Function call stack:
distributed_function

2020-03-08 20:51:00.785175: W tensorflow/core/kernels/data/generator_dataset_op.cc:103] Error occurred when finalizing GeneratorDataset iterator: Cancelled: Operation was cancelled

@Mauhing Thanks for the scripts demo; I hope the team looked into it. And yes, I tried the small batch_size and it seems to be working fine as of now.
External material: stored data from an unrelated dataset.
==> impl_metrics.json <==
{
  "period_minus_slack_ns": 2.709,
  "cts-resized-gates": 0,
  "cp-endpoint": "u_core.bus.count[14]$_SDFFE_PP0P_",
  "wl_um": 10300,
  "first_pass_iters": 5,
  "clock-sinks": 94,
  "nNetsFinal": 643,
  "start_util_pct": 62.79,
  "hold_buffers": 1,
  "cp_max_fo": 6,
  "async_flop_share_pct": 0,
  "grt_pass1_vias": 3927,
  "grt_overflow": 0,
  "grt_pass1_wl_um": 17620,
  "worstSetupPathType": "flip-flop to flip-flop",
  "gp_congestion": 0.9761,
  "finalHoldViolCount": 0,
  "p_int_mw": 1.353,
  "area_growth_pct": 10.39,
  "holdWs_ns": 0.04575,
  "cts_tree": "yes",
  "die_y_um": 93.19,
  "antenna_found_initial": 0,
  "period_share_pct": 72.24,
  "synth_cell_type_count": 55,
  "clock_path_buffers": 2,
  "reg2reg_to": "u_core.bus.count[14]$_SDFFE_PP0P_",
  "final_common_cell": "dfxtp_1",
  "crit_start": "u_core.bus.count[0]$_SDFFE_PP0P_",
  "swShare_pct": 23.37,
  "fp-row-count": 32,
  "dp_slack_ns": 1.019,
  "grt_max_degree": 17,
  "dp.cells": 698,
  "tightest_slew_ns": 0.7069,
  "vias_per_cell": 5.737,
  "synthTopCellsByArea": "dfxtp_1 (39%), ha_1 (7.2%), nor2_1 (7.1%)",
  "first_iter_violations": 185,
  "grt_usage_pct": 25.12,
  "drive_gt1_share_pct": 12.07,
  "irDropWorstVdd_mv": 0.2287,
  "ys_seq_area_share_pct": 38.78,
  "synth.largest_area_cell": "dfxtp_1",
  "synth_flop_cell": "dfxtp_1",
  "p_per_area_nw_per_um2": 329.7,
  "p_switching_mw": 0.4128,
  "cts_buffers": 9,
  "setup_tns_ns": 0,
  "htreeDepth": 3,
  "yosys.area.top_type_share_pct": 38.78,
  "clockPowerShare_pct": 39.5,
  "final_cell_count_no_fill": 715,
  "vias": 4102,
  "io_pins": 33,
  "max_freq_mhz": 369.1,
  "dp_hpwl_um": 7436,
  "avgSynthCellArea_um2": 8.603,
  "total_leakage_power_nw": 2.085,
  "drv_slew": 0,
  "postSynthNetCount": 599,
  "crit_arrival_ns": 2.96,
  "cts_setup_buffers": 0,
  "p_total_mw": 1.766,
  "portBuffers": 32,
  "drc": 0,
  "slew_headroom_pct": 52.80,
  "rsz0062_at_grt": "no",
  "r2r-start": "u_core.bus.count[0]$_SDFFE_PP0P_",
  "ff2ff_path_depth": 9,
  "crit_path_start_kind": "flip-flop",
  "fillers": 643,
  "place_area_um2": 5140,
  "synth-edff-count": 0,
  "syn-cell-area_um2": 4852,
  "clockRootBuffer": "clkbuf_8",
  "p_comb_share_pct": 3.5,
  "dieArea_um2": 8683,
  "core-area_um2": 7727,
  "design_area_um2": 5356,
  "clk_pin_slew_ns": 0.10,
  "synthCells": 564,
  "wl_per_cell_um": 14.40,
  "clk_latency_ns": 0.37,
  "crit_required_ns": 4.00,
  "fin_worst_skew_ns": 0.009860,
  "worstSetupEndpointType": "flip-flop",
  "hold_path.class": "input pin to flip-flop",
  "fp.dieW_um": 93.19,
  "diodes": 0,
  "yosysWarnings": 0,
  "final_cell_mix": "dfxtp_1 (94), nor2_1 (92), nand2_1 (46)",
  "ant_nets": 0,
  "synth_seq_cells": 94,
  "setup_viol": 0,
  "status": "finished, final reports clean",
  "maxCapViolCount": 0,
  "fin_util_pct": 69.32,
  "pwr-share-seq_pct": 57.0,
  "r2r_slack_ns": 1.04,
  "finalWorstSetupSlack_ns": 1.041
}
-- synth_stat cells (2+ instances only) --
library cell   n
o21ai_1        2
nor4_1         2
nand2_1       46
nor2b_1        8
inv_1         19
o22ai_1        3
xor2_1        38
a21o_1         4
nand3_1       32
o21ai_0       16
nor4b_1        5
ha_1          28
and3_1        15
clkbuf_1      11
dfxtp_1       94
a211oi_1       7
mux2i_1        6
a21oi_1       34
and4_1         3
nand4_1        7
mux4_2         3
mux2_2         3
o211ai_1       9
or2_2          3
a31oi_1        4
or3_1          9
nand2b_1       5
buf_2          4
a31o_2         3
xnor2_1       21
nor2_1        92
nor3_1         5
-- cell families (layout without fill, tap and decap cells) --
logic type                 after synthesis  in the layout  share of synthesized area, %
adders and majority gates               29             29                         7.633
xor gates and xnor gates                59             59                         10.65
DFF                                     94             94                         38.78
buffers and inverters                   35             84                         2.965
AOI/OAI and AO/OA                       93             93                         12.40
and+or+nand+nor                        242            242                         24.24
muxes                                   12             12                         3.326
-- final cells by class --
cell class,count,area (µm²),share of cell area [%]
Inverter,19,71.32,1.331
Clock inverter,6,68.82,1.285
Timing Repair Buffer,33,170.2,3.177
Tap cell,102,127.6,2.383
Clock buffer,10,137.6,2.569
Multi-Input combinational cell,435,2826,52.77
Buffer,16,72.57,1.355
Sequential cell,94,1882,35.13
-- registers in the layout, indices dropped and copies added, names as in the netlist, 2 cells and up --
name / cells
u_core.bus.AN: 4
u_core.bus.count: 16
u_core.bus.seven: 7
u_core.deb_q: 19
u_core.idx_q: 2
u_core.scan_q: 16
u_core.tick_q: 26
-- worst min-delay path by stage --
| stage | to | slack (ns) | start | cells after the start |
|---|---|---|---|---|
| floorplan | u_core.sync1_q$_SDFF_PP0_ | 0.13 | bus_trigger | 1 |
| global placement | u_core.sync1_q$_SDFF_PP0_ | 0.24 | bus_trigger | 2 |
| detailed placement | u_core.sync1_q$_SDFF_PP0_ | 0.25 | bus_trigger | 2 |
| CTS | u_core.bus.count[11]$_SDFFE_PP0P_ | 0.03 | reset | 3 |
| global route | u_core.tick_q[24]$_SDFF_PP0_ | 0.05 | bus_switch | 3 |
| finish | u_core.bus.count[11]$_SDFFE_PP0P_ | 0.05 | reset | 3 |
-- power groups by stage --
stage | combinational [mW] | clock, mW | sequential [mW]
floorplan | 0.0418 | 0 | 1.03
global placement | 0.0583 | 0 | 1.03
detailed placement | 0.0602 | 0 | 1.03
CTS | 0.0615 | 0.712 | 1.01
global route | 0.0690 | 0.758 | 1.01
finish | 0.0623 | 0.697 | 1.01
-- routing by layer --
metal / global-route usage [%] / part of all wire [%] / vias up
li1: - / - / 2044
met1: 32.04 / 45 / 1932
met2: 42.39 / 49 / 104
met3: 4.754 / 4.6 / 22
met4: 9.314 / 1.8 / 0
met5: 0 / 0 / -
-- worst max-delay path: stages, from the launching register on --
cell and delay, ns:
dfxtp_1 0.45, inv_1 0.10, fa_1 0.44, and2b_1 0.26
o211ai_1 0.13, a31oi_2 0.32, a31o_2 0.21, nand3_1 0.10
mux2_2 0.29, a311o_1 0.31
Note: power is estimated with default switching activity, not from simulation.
Luckily, my model is reaching to a good validation accuracy point in relatively small number of epochs… so there is that! 🤷🏻‍♂️

I can verify this error with python 3.8 and python-tensorflow-opt-cuda 2.1.0rc1-2 on arch linux. This error is weirdly not present if you import only the generator from tensorflow, and everything else from Keras.

@olk, I tried reproducing the reported issue but it worked as expected. Please take a look at the gist. Thanks!